Kaggle is currently the best place for stragglers to use real data for machine learning practices, with real data and a large number of experienced contestants, as well as a good discussion sharing atmosphere.
Tree-based boosting/ensemble method has achieved good results in actual combat, and Chen Tianchi provides high-quality algorithm implementation Xgboost also makes it easier and more efficient to build a solution based on this method, and many of the winning schemes of the game use Xgboost.
This article records a complete (abbreviated but complete) process of giving a full model from scratch to the final use of xgboost, if you have some basic concepts of machine learning, but do not live on actual data, then this article may be right for you:). Combat, Homesite competition
If you do not smell it, you cannot smell it, but if you do not know it, you do not know it.
--Xun Zi
So we start a specific game, Homesite competition, this competition is the insurance company based on previous user information and insurance quotes, and finally whether to buy insurance data, hoping to finally get a classification model, based on user information and quotes, predict whether the user will purchase the single insurance.
There are a lot of contestants who will release their code for your reference (in Kaggle, the code for sharing the discussion is called a kernel). Let's start with a xgboost-based code that is simple but works fine.
After downloading the required data for Homesite competition and the kernel code mentioned earlier, the structure of each file is as follows:
Required Documents
If you have installed NumPy, Scikit-learn, Pandas, xgboost and other required packages, then enter the SRC folder to run the code can produce a result. Code Explanation
A line of detailed introduction is too verbose, pick some important part of the note: Read the data
The first is to import the required packages, then read the data and see what the data looks like:
Read data to remove meaningless feature
Quotenumber is only used to identify a property of each business, without any physical meaning, can be safely removed from the feature, without fear of affecting the training of the model effect:
Remove a column of unused properties convert feature to a more physically meaningful format
The date in the discovery data is just STR, and we need to convert it to datetime:
Check Date Properties
Convert Date to DateTime
If we turn DateTime into a year and a month, it is a better feature for physical meaning:
Convert datetime to Month day
You can then remove the datetime column:
Remove datetime column check missing value
In fact, this step should be done earlier, but the data involved in this article has not much impact.

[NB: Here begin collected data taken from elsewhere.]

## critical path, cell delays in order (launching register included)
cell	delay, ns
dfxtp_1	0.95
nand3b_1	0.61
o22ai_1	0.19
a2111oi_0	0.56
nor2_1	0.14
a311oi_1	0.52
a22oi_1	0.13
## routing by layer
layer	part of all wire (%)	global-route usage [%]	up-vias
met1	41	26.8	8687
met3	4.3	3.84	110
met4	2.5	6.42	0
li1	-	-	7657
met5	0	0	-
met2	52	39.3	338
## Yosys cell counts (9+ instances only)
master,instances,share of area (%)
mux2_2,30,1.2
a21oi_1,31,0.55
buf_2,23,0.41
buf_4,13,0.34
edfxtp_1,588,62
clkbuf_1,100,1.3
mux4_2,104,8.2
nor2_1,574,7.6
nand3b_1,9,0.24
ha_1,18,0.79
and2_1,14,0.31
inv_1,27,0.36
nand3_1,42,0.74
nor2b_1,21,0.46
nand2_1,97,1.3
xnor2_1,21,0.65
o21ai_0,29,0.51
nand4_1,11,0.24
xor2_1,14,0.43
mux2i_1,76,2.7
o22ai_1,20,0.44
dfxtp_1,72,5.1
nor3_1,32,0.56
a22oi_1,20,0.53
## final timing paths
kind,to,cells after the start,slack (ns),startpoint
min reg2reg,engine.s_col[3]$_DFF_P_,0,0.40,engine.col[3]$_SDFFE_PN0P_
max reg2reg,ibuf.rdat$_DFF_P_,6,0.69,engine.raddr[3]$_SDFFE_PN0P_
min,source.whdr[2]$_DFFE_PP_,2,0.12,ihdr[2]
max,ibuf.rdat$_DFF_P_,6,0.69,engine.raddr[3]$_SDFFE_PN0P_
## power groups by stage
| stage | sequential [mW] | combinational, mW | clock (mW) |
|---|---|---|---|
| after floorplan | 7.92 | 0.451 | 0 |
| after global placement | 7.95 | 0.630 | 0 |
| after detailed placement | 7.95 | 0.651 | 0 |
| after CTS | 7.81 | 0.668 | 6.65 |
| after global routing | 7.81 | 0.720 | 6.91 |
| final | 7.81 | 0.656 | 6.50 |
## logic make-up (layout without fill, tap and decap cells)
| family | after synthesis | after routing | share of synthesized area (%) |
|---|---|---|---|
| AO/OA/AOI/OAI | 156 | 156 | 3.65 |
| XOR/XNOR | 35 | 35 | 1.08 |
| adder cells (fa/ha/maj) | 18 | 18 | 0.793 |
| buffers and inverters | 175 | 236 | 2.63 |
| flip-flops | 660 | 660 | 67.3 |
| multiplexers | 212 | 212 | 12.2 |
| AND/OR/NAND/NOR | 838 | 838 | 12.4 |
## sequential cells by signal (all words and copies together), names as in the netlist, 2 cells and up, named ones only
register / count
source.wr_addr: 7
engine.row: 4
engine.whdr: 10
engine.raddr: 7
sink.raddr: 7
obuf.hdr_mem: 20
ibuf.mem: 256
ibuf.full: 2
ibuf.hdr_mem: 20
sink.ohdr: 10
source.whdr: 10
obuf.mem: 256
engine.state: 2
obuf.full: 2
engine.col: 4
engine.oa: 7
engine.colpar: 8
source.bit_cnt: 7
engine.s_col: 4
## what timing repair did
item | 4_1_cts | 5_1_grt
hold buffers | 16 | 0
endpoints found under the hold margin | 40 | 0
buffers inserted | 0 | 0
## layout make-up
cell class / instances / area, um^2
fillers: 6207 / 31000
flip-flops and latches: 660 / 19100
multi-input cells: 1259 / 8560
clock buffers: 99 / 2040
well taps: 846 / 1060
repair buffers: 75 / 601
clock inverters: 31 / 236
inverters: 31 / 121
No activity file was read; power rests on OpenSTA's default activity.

There are indeed missing values in the discovery data,
Check if there are missing values
See where these missing data are, and what they look like:
See where the missing values are.
Although Xgboost built-in to the missing value of the processing, but more reasonable processing always need specific data specific analysis, you can see detailed data cleaning/visualization This kernel is how to deal with the missing values.

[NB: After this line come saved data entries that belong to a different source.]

`config.mk`:
```
export PLATFORM = sky130hd
export DESIGN_NAME = softcore_uncore
export DESIGN_NICKNAME = d
export VERILOG_FILES = /design/src/hw/softcore_pkg.sv /design/src/hw/mem_msg_if.sv /design/src/hw/cmd_two_fifo.sv /design/src/hw/cmd_dispatch_fsm.sv /design/src/hw/clint_timer.sv /design/src/hw/cfg_regs.sv /design/src/hw/resp_router.sv /design/src/hw/softcore_uncore.sv
export SDC_FILE = /design/constraint.sdc
export NUM_CORES = 2
export LEC_CHECK = 0
export BUFFER_PORTS_ARGS = -buffer_cell sky130_fd_sc_hd__buf_2
export CAP_MARGIN = 20
export CORE_AREA = 2 2 423 425
export CTS_CLUSTER_DIAMETER = 50
export DETAILED_ROUTE_END_ITERATION = 7
export DIE_AREA = 0 0 425 427
export SLEW_MARGIN = 10
export SYNTH_ARGS = -nofsm -noshare
export SYNTH_HDL_FRONTEND = slang
export SYNTH_SLANG_ARGS = --single-unit
export TNS_END_PERCENT = 10
```
`constraint.sdc`:
```
create_clock -name clk_i -period 21.6 [get_ports clk_i]
set_clock_uncertainty 0.1 [all_clocks]
set_input_delay 2.16 -clock clk_i [delete_from_list [all_inputs] [get_ports clk_i]]
set_output_delay 2.16 -clock clk_i [all_outputs]
set_load 0.05 [all_outputs]
```
`src/hw/softcore_pkg.sv`:
```
`default_nettype none

package softcore_pkg;

  localparam int addr_w   = 40;
  localparam int data_w   = 64;
  localparam int src_id_w = 2;

  typedef enum logic [0:0] {
    read  = 1'b0,
    write = 1'b1
  } mem_op_e;

  // Shared by commands and responses
  typedef struct packed {
    mem_op_e             op;
    logic [src_id_w-1:0] src_id;
    logic [addr_w-1:0]   addr;
    logic [data_w-1:0]   data;
  } mem_msg_t;

  // Local memory map
  localparam logic [addr_w-1:0] dram_base = 40'h80_0000_0000;
  localparam int dev_lsb = 20;
  localparam int dev_w   = 4;

  localparam logic [dev_w-1:0] host_dev  = 4'd0;
  localparam logic [dev_w-1:0] clint_dev = 4'd1;
  localparam logic [dev_w-1:0] cfg_dev   = 4'd2;
  localparam logic [dev_w-1:0] cache_dev = 4'd3;

  // Offsets in the low 16 address bits
  localparam logic [15:0] clint_msip_offset     = 16'h0000;
  localparam logic [15:0] clint_mtimecmp_offset = 16'h4000;
  localparam logic [15:0] clint_mtime_offset    = 16'hBFF8;

  localparam logic [15:0] cfg_freeze_offset   = 16'h0000;
  localparam logic [15:0] cfg_core_id_offset  = 16'h0008;
  localparam logic [15:0] cfg_host_did_offset = 16'h0010;

endpackage

`default_nettype wire

```
`src/hw/mem_msg_if.sv`:
```
`timescale 1ns/10ps
`default_nettype none

interface mem_msg_if;

  // Command half, valid/ready
  softcore_pkg::mem_msg_t cmd_msg;
  logic                   cmd_v;
  logic                   cmd_ready;

  // Response half, valid/yumi
  softcore_pkg::mem_msg_t resp_msg;
  logic                   resp_v;
  logic                   resp_yumi;

  modport fabric (
    output cmd_msg, cmd_v, resp_yumi,
    input  cmd_ready, resp_msg, resp_v
  );

  modport device (
    input  cmd_msg, cmd_v, resp_yumi,
    output cmd_ready, resp_msg, resp_v
  );

endinterface

`default_nettype wire

```
`src/hw/cmd_two_fifo.sv`:
```
`timescale 1ns/10ps
`default_nettype none

module cmd_two_fifo (
  input  logic                   clk_i,
  input  logic                   arst_n_i,
  input  softcore_pkg::mem_msg_t msg_i,
  input  logic                   v_i,
  output logic                   ready_o,
  output softcore_pkg::mem_msg_t msg_o,
  output logic                   v_o,
  input  logic                   yumi_i
);

  softcore_pkg::mem_msg_t mem_q [2];
  logic wr_ptr_q, rd_ptr_q;
  logic full_q, empty_q;
  logic push, pop;

  assign ready_o = ~full_q;
  assign v_o     = ~empty_q;
  assign msg_o   = mem_q[rd_ptr_q];

  assign push = v_i & ~full_q;
  assign pop  = yumi_i & ~empty_q;

  always_ff @(posedge clk_i)
  begin
    if (push)
    begin
      mem_q[wr_ptr_q] <= msg_i;
    end
  end

  always_ff @(posedge clk_i or negedge arst_n_i)
  begin
    if (!arst_n_i)
    begin
      wr_ptr_q <= 1'b0;
      rd_ptr_q <= 1'b0;
      full_q   <= 1'b0;
      empty_q  <= 1'b1;
    end
    else
    begin
      if (push)
      begin
        wr_ptr_q <= ~wr_ptr_q;
      end
      if (pop)
      begin
        rd_ptr_q <= ~rd_ptr_q;
      end
      // Occupancy only changes when one side moves alone
      if (push && !pop)
      begin
        empty_q <= 1'b0;
        full_q  <= (~wr_ptr_q == rd_ptr_q);
      end
      else if (pop && !push)
      begin
        full_q  <= 1'b0;
        empty_q <= (~rd_ptr_q == wr_ptr_q);
      end
    end
  end

endmodule

`default_nettype wire

```
`src/hw/cmd_dispatch_fsm.sv`:
```
`timescale 1ns/10ps
`default_nettype none

module cmd_dispatch_fsm #(
  parameter int num_req_p = 3
) (
  input  logic                                   clk_i,
  input  logic                                   arst_n_i,

  input  softcore_pkg::mem_msg_t [num_req_p-1:0] fifo_msg_i,
  input  logic [num_req_p-1:0]                   fifo_v_i,
  output logic [num_req_p-1:0]                   fifo_yumi_o,

  mem_msg_if.fabric                              cfg_bus,
  mem_msg_if.fabric                              clint_bus,

  output softcore_pkg::mem_msg_t                 io_cmd_msg_o,
  output logic                                   io_cmd_v_o,
  input  logic                                   io_cmd_ready_i,

  output softcore_pkg::mem_msg_t                 mem_cmd_msg_o,
  output logic                                   mem_cmd_v_o,
  input  logic                                   mem_cmd_ready_i
);

  typedef enum logic {
    st_idle,
    st_send
  } state_e;

  typedef enum logic [1:0] {
    tgt_mem,
    tgt_io,
    tgt_cfg,
    tgt_clint
  } target_e;

  state_e                         state_q;
  target_e                        tgt_q, tgt_d;
  softcore_pkg::mem_msg_t         msg_q, sel_msg;
  logic [num_req_p-1:0]           grant_oh;
  logic [softcore_pkg::dev_w-1:0] dev_code;
  logic                           issue;
  logic                           tgt_ready;

  // Highest index wins
  always_comb
  begin
    grant_oh = '0;
    sel_msg  = '0;
    for (int i = 0; i < num_req_p; i++)
    begin
      if (fifo_v_i[i])
      begin
        grant_oh    = '0;
        grant_oh[i] = 1'b1;
        sel_msg     = fifo_msg_i[i];
      end
    end
  end

  assign dev_code = sel_msg.addr[softcore_pkg::dev_lsb +: softcore_pkg::dev_w];

  always_comb
  begin
    if (sel_msg.addr >= softcore_pkg::dram_base)
    begin
      tgt_d = tgt_mem;
    end
    else
    begin
      case (dev_code)
        softcore_pkg::cache_dev: tgt_d = tgt_mem;
        softcore_pkg::cfg_dev:   tgt_d = tgt_cfg;
        softcore_pkg::clint_dev: tgt_d = tgt_clint;
        default:                 tgt_d = tgt_io;
      endcase
    end
  end

  assign issue       = (state_q == st_idle) & (|fifo_v_i);
  assign fifo_yumi_o = issue ? grant_oh : '0;

  always_comb
  begin
    case (tgt_q)
      tgt_io:    tgt_ready = io_cmd_ready_i;
      tgt_cfg:   tgt_ready = cfg_bus.cmd_ready;
      tgt_clint: tgt_ready = clint_bus.cmd_ready;
      default:   tgt_ready = mem_cmd_ready_i;
    endcase
  end

  always_ff @(posedge clk_i)
  begin
    if (issue)
    begin
      msg_q <= sel_msg;
    end
  end

  always_ff @(posedge clk_i or negedge arst_n_i)
  begin
    if (!arst_n_i)
    begin
      state_q <= st_idle;
      tgt_q   <= tgt_mem;
    end
    else
    begin
      case (state_q)
        st_idle:
        begin
          if (issue)
          begin
            tgt_q   <= tgt_d;
            state_q <= st_send;
          end
        end
        default:
        begin
          if (tgt_ready)
          begin
            state_q <= st_idle;
          end
        end
      endcase
    end
  end

  assign cfg_bus.cmd_msg   = msg_q;
  assign clint_bus.cmd_msg = msg_q;
  assign io_cmd_msg_o      = msg_q;
  assign mem_cmd_msg_o     = msg_q;

  assign cfg_bus.cmd_v   = (state_q == st_send) & (tgt_q == tgt_cfg);
  assign clint_bus.cmd_v = (state_q == st_send) & (tgt_q == tgt_clint);
  assign io_cmd_v_o      = (state_q == st_send) & (tgt_q == tgt_io);
  assign mem_cmd_v_o     = (state_q == st_send) & (tgt_q == tgt_mem);

endmodule

`default_nettype wire

```
`src/hw/clint_timer.sv`:
```
`timescale 1ns/10ps
`default_nettype none

module clint_timer (
  input  logic      clk_i,
  input  logic      arst_n_i,
  mem_msg_if.device bus,
  output logic      timer_irq_o,
  output logic      software_irq_o
);

  logic [softcore_pkg::data_w-1:0] mtime_q;
  logic [softcore_pkg::data_w-1:0] mtimecmp_q;
  logic                            msip_q;
  logic                            resp_v_q;
  softcore_pkg::mem_msg_t          resp_msg_q, resp_d;
  logic [softcore_pkg::data_w-1:0] rd_data;
  logic [15:0]                     offset;
  logic                            cmd_fire, wr_fire;

  assign cmd_fire = bus.cmd_v & bus.cmd_ready;
  assign wr_fire  = cmd_fire & (bus.cmd_msg.op == softcore_pkg::write);
  assign offset   = bus.cmd_msg.addr[15:0];

  always_comb
  begin
    rd_data = '0;
    case (offset)
      softcore_pkg::clint_msip_offset:     rd_data[0] = msip_q;
      softcore_pkg::clint_mtimecmp_offset: rd_data = mtimecmp_q;
      softcore_pkg::clint_mtime_offset:    rd_data = mtime_q;
      default:                             rd_data = '0;
    endcase
  end

  // Writes answer with zero data
  always_comb
  begin
    resp_d      = bus.cmd_msg;
    resp_d.data = (bus.cmd_msg.op == softcore_pkg::write) ? '0 : rd_data;
  end

  always_ff @(posedge clk_i)
  begin
    if (cmd_fire)
    begin
      resp_msg_q <= resp_d;
    end
  end

  always_ff @(posedge clk_i or negedge arst_n_i)
  begin
    if (!arst_n_i)
    begin
      mtime_q    <= '0;
      mtimecmp_q <= '1;
      msip_q     <= 1'b0;
      resp_v_q   <= 1'b0;
    end
    else
    begin
      mtime_q <= mtime_q + 1'b1;
      if (wr_fire)
      begin
        case (offset)
          softcore_pkg::clint_msip_offset:     msip_q <= bus.cmd_msg.data[0];
          softcore_pkg::clint_mtimecmp_offset: mtimecmp_q <= bus.cmd_msg.data;
          softcore_pkg::clint_mtime_offset:    mtime_q <= bus.cmd_msg.data;
          default:                             msip_q <= msip_q;
        endcase
      end
      if (cmd_fire)
      begin
        resp_v_q <= 1'b1;
      end
      else if (bus.resp_yumi)
      begin
        resp_v_q <= 1'b0;
      end
    end
  end

  assign bus.cmd_ready = ~resp_v_q;
  assign bus.resp_v    = resp_v_q;
  assign bus.resp_msg  = resp_msg_q;

  assign timer_irq_o    = (mtime_q >= mtimecmp_q);
  assign software_irq_o = msip_q;

endmodule

`default_nettype wire

```
`src/hw/cfg_regs.sv`:
```
`timescale 1ns/10ps
`default_nettype none

module cfg_regs (
  input  logic      clk_i,
  input  logic      arst_n_i,
  mem_msg_if.device bus,
  output logic      cfg_freeze_o
);

  logic                            freeze_q;
  logic [7:0]                      core_id_q;
  logic [7:0]                      host_did_q;
  logic                            resp_v_q;
  softcore_pkg::mem_msg_t          resp_msg_q, resp_d;
  logic [softcore_pkg::data_w-1:0] rd_data;
  logic [15:0]                     offset;
  logic                            cmd_fire, wr_fire;

  assign cmd_fire = bus.cmd_v & bus.cmd_ready;
  assign wr_fire  = cmd_fire & (bus.cmd_msg.op == softcore_pkg::write);
  assign offset   = bus.cmd_msg.addr[15:0];

  always_comb
  begin
    rd_data = '0;
    case (offset)
      softcore_pkg::cfg_freeze_offset:   rd_data[0]   = freeze_q;
      softcore_pkg::cfg_core_id_offset:  rd_data[7:0] = core_id_q;
      softcore_pkg::cfg_host_did_offset: rd_data[7:0] = host_did_q;
      default:                           rd_data      = '0;
    endcase
  end

  always_comb
  begin
    resp_d      = bus.cmd_msg;
    resp_d.data = (bus.cmd_msg.op == softcore_pkg::write) ? '0 : rd_data;
  end

  always_ff @(posedge clk_i)
  begin
    if (cmd_fire)
    begin
      resp_msg_q <= resp_d;
    end
  end

  always_ff @(posedge clk_i or negedge arst_n_i)
  begin
    if (!arst_n_i)
    begin
      // Core starts frozen
      freeze_q   <= 1'b1;
      core_id_q  <= '0;
      host_did_q <= '0;
      resp_v_q   <= 1'b0;
    end
    else
    begin
      if (wr_fire)
      begin
        case (offset)
          softcore_pkg::cfg_freeze_offset:   freeze_q   <= bus.cmd_msg.data[0];
          softcore_pkg::cfg_core_id_offset:  core_id_q  <= bus.cmd_msg.data[7:0];
          softcore_pkg::cfg_host_did_offset: host_did_q <= bus.cmd_msg.data[7:0];
          default:                           freeze_q   <= freeze_q;
        endcase
      end
      if (cmd_fire)
      begin
        resp_v_q <= 1'b1;
      end
      else if (bus.resp_yumi)
      begin
        resp_v_q <= 1'b0;
      end
    end
  end

  assign bus.cmd_ready = ~resp_v_q;
  assign bus.resp_v    = resp_v_q;
  assign bus.resp_msg  = resp_msg_q;
  assign cfg_freeze_o  = freeze_q;

endmodule

`default_nettype wire

```
`src/hw/resp_router.sv`:
```
`timescale 1ns/10ps
`default_nettype none

module resp_router #(
  parameter int num_req_p = 3
) (
  mem_msg_if.fabric                              cfg_bus,
  mem_msg_if.fabric                              clint_bus,

  input  softcore_pkg::mem_msg_t                 io_resp_msg_i,
  input  logic                                   io_resp_v_i,
  output logic                                   io_resp_yumi_o,

  input  softcore_pkg::mem_msg_t                 mem_resp_msg_i,
  input  logic                                   mem_resp_v_i,
  output logic                                   mem_resp_yumi_o,

  output softcore_pkg::mem_msg_t [num_req_p-1:0] req_resp_msg_o,
  output logic [num_req_p-1:0]                   req_resp_v_o,
  input  logic [num_req_p-1:0]                   req_resp_yumi_i
);

  logic [num_req_p-1:0] cfg_match, clint_match, io_match, mem_match;

  // One outstanding command per requester keeps each match one-hot
  for (genvar i = 0; i < num_req_p; i++)
  begin : g_req
    assign cfg_match[i] = cfg_bus.resp_v
                        & (cfg_bus.resp_msg.src_id == softcore_pkg::src_id_w'(i));
    assign clint_match[i] = clint_bus.resp_v
                          & (clint_bus.resp_msg.src_id == softcore_pkg::src_id_w'(i));
    assign io_match[i]  = io_resp_v_i & (io_resp_msg_i.src_id == softcore_pkg::src_id_w'(i));
    assign mem_match[i] = mem_resp_v_i & (mem_resp_msg_i.src_id == softcore_pkg::src_id_w'(i));

    assign req_resp_msg_o[i] = mem_match[i]   ? mem_resp_msg_i     :
                               io_match[i]    ? io_resp_msg_i      :
                               clint_match[i] ? clint_bus.resp_msg :
                                                cfg_bus.resp_msg;
    assign req_resp_v_o[i] = cfg_match[i] | clint_match[i] | io_match[i] | mem_match[i];
  end

  assign cfg_bus.resp_yumi   = |(cfg_match & req_resp_yumi_i);
  assign clint_bus.resp_yumi = |(clint_match & req_resp_yumi_i);
  assign io_resp_yumi_o      = |(io_match & req_resp_yumi_i);
  assign mem_resp_yumi_o     = |(mem_match & req_resp_yumi_i);

endmodule

`default_nettype wire

```
`src/hw/softcore_uncore.sv`:
```
`timescale 1ns/10ps
`default_nettype none

module softcore_uncore #(
  parameter int num_req_p = 3
) (
  input  logic                                   clk_i,
  input  logic                                   arst_n_i,

  // Requesters
  input  softcore_pkg::mem_msg_t [num_req_p-1:0] req_cmd_msg_i,
  input  logic [num_req_p-1:0]                   req_cmd_v_i,
  output logic [num_req_p-1:0]                   req_cmd_ready_o,
  output softcore_pkg::mem_msg_t [num_req_p-1:0] req_resp_msg_o,
  output logic [num_req_p-1:0]                   req_resp_v_o,
  input  logic [num_req_p-1:0]                   req_resp_yumi_i,

  // Outgoing host I/O
  output softcore_pkg::mem_msg_t                 io_cmd_msg_o,
  output logic                                   io_cmd_v_o,
  input  logic                                   io_cmd_ready_i,
  input  softcore_pkg::mem_msg_t                 io_resp_msg_i,
  input  logic                                   io_resp_v_i,
  output logic                                   io_resp_yumi_o,

  // Memory
  output softcore_pkg::mem_msg_t                 mem_cmd_msg_o,
  output logic                                   mem_cmd_v_o,
  input  logic                                   mem_cmd_ready_i,
  input  softcore_pkg::mem_msg_t                 mem_resp_msg_i,
  input  logic                                   mem_resp_v_i,
  output logic                                   mem_resp_yumi_o,

  output logic                                   timer_irq_o,
  output logic                                   software_irq_o,
  output logic                                   cfg_freeze_o
);

  softcore_pkg::mem_msg_t [num_req_p-1:0] fifo_msg;
  logic [num_req_p-1:0]                   fifo_v;
  logic [num_req_p-1:0]                   fifo_yumi;

  mem_msg_if cfg_if ();
  mem_msg_if clint_if ();

  for (genvar i = 0; i < num_req_p; i++)
  begin : g_fifo
    cmd_two_fifo i_fifo (
      .clk_i    (clk_i),
      .arst_n_i (arst_n_i),
      .msg_i    (req_cmd_msg_i[i]),
      .v_i      (req_cmd_v_i[i]),
      .ready_o  (req_cmd_ready_o[i]),
      .msg_o    (fifo_msg[i]),
      .v_o      (fifo_v[i]),
      .yumi_i   (fifo_yumi[i])
    );
  end

  cmd_dispatch_fsm #(
    .num_req_p (num_req_p)
  ) i_dispatch (
    .clk_i           (clk_i),
    .arst_n_i        (arst_n_i),
    .fifo_msg_i      (fifo_msg),
    .fifo_v_i        (fifo_v),
    .fifo_yumi_o     (fifo_yumi),
    .cfg_bus         (cfg_if.fabric),
    .clint_bus       (clint_if.fabric),
    .io_cmd_msg_o    (io_cmd_msg_o),
    .io_cmd_v_o      (io_cmd_v_o),
    .io_cmd_ready_i  (io_cmd_ready_i),
    .mem_cmd_msg_o   (mem_cmd_msg_o),
    .mem_cmd_v_o     (mem_cmd_v_o),
    .mem_cmd_ready_i (mem_cmd_ready_i)
  );

  cfg_regs i_cfg (
    .clk_i        (clk_i),
    .arst_n_i     (arst_n_i),
    .bus          (cfg_if.device),
    .cfg_freeze_o (cfg_freeze_o)
  );

  clint_timer i_clint (
    .clk_i          (clk_i),
    .arst_n_i       (arst_n_i),
    .bus            (clint_if.device),
    .timer_irq_o    (timer_irq_o),
    .software_irq_o (software_irq_o)
  );

  resp_router #(
    .num_req_p (num_req_p)
  ) i_router (
    .cfg_bus         (cfg_if.fabric),
    .clint_bus       (clint_if.fabric),
    .io_resp_msg_i   (io_resp_msg_i),
    .io_resp_v_i     (io_resp_v_i),
    .io_resp_yumi_o  (io_resp_yumi_o),
    .mem_resp_msg_i  (mem_resp_msg_i),
    .mem_resp_v_i    (mem_resp_v_i),
    .mem_resp_yumi_o (mem_resp_yumi_o),
    .req_resp_msg_o  (req_resp_msg_o),
    .req_resp_v_o    (req_resp_v_o),
    .req_resp_yumi_i (req_resp_yumi_i)
  );

endmodule

`default_nettype wire

```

Here is a simple process, fill in all the missing values with an unlikely value:
Simple padding missing values, here of course, can do more meticulous processing, such as the number of data types to fill in the number, but in this task does not affect the nature of the class feature do Labelencode
Many of the features in real-world data are not numeric types, but category types, such as red/blue/white, although decision trees are naturally adept at dealing with the characteristics of category types, but we still need to convert the original string value to the category number.
found that the feature in train and test are not consistent, and the Quoteconversion_flag attribute in train is not in test (the Quoteconversion_flag here indicates whether the business is finally made, test_ The set should certainly not have this attribute, or let you predict what),
Properties of trainset and Testset show
The other properties are the same:
The difference is limited to Quoteconverion_flag
Do Labelencode for features of non-numeric types:
Labelencode
When done, the string is converted to the category number:
Attributes after labelencoding use CV (cross validation) to do the XGB classifier model's assistant
Use CV to tune the parameters, of course, the parameter space is your own choice:
CV, Stratifiedkfold retains the proportion of positive and negative samples in each fold consistent with that ratio in the sample complete
To export the final result:
Output Best Model
Of course you can also see how the model behaves under each parameter:
Comparison of model results under each parameter
Here, basically completed the time, although the brief, but also the general complete data analysis in combat.